Court Opinion

ID: 3324204
Source: CourtListenerOpinion
Date Created: 2016-07-05 17:41:48.171378+00
Date Added: 2024-06-11T15:00:37.725319
License: Public Domain

[EDITOR'S NOTE: This case is unpublished as indicated by the issuing court.]RULING ON APPLICATION TO CORRECT ARBITRATION AWARD
Haynes Construction Company (Haynes) has moved for an order correcting an award of arbitration issued on December 5, 1997, in CT Page 1976 connection with a dispute between it and Emidio Woodworking 
Sons, Inc. (Emidio.)
The facts are set out in the parties' submissions and will not be reviewed here.
Haynes relies upon Conn.
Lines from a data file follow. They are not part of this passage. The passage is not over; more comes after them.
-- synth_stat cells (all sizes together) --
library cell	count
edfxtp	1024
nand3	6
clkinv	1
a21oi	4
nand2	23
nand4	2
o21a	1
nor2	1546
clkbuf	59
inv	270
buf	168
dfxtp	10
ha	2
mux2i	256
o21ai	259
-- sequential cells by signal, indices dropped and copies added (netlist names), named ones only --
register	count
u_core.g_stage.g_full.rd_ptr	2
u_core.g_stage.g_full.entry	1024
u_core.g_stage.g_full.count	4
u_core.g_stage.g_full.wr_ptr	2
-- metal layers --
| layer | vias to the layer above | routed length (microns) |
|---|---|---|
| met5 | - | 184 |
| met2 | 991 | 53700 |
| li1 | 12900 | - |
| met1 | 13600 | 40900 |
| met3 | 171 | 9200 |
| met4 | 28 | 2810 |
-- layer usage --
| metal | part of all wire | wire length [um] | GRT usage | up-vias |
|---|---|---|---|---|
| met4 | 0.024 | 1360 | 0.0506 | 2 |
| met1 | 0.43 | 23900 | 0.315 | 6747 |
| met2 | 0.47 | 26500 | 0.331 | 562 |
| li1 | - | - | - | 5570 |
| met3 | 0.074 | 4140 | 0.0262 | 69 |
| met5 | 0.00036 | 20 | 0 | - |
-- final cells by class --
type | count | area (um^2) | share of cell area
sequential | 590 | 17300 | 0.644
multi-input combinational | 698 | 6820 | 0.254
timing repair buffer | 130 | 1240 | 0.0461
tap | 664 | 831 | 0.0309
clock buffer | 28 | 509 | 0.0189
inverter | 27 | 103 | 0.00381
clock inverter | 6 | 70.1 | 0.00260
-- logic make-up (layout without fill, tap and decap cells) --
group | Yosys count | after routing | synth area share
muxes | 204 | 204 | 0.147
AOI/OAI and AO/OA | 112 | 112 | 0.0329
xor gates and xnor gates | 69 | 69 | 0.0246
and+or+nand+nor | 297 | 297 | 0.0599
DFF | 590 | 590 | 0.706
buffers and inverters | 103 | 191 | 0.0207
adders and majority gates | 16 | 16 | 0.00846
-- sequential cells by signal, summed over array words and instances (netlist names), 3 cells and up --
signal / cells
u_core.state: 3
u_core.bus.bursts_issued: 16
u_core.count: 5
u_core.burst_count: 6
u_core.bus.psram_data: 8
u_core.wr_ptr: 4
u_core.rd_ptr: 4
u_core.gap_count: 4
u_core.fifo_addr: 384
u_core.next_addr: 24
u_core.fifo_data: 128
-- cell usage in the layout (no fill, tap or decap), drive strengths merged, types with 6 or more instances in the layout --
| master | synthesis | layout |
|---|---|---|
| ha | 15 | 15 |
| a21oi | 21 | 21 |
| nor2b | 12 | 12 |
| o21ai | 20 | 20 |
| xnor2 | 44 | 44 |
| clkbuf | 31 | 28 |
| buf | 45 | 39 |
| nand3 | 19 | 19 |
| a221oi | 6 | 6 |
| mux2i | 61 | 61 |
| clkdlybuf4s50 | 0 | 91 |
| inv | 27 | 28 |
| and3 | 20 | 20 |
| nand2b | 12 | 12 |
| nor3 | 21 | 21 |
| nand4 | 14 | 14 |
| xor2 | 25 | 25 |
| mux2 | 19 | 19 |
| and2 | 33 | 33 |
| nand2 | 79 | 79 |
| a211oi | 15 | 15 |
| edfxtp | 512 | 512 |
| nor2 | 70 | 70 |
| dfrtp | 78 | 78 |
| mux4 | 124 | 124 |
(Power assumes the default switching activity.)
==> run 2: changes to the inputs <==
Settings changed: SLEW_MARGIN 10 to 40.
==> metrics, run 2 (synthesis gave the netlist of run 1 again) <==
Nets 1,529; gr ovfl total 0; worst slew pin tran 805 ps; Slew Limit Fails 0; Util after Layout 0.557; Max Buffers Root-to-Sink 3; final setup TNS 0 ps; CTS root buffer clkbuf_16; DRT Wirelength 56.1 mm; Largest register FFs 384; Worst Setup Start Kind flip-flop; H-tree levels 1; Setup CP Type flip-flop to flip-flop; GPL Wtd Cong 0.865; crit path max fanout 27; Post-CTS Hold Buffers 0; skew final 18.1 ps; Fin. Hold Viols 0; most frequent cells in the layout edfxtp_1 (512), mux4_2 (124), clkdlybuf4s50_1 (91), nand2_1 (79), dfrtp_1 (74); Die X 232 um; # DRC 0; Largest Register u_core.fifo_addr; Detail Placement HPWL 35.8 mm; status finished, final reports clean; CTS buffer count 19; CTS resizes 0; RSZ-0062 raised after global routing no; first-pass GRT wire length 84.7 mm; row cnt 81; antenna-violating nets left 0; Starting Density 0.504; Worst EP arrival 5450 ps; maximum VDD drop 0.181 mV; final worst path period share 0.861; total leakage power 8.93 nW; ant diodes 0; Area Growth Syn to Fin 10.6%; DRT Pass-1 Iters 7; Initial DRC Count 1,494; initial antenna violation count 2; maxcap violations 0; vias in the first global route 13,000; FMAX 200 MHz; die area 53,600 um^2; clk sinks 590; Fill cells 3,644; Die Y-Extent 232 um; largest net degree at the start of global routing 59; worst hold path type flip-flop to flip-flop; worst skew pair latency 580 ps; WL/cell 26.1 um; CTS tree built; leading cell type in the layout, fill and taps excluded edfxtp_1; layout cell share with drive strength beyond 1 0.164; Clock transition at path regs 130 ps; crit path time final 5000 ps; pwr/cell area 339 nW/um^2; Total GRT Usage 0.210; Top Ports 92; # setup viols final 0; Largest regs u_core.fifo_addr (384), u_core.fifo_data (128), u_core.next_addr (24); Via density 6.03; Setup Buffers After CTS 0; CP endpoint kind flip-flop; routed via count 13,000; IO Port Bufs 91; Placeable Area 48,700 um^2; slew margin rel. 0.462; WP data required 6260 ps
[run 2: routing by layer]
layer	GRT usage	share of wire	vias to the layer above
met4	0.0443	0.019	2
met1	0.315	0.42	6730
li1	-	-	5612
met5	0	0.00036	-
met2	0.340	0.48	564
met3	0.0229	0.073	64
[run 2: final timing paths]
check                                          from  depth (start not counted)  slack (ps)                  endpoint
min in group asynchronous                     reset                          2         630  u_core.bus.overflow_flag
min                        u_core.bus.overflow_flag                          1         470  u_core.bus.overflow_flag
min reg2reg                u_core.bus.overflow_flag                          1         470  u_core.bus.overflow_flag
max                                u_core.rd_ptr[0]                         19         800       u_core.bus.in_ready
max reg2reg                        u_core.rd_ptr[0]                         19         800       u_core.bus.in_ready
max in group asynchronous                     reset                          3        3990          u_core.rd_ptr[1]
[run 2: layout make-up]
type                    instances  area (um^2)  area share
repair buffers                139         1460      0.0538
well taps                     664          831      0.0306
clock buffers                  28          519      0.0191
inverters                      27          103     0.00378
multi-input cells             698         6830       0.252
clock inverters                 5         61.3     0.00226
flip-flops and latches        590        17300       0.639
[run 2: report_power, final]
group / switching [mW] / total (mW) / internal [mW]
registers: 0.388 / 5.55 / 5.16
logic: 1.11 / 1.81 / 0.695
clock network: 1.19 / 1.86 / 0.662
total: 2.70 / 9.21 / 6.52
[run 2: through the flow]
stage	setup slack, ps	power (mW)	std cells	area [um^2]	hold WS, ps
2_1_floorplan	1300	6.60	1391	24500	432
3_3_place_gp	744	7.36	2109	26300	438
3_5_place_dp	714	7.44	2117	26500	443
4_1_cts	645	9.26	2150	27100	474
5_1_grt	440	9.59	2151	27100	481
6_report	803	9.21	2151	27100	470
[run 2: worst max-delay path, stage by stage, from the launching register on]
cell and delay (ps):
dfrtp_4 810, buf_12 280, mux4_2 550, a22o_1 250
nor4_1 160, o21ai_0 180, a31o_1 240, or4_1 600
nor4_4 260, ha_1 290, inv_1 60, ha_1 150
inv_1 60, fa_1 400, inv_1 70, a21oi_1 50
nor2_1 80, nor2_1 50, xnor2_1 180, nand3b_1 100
General Statutes Section 52-419, which states in relevant part that a judge shall make an order correcting an arbitration award "if it finds any of the following defects: (1) If there has been an evident material miscalculation of figures or an evident material mistake in the description of any person, thing or property referred to in the award."
Where the parties mutually agreed to submit a dispute to arbitration, as in this case, see Exhibit A attached to Application to Correct Arbitration Award, judicial review is limited. Hartford v. Board of Mediation  Arbitration,211 Conn. 7, 14 (1989). The party challenging the arbitration award bears the burden of producing evidence sufficient to invalidate it by showing that it falls within Section 52-419. The court is without authority to make a correction in the amount of the award which affects the merits of the controversy.Pratt, Read  Co. v. United Furniture Workers of America,Local 105, 136 Conn. 205, 208 (1949).
I agree with Emidio's argument that in this case it is the means or method by which the arbitrator arrived at his award, not the alleged evident material miscalculation of figures, which forms the basis for Haynes application. To grant the application would. in the Court's view, be to affect the merits of the controversy.
I conclude that, on the present record, Haynes has failed to demonstrate that there has been an evident material miscalculation of figures. The application is therefore denied.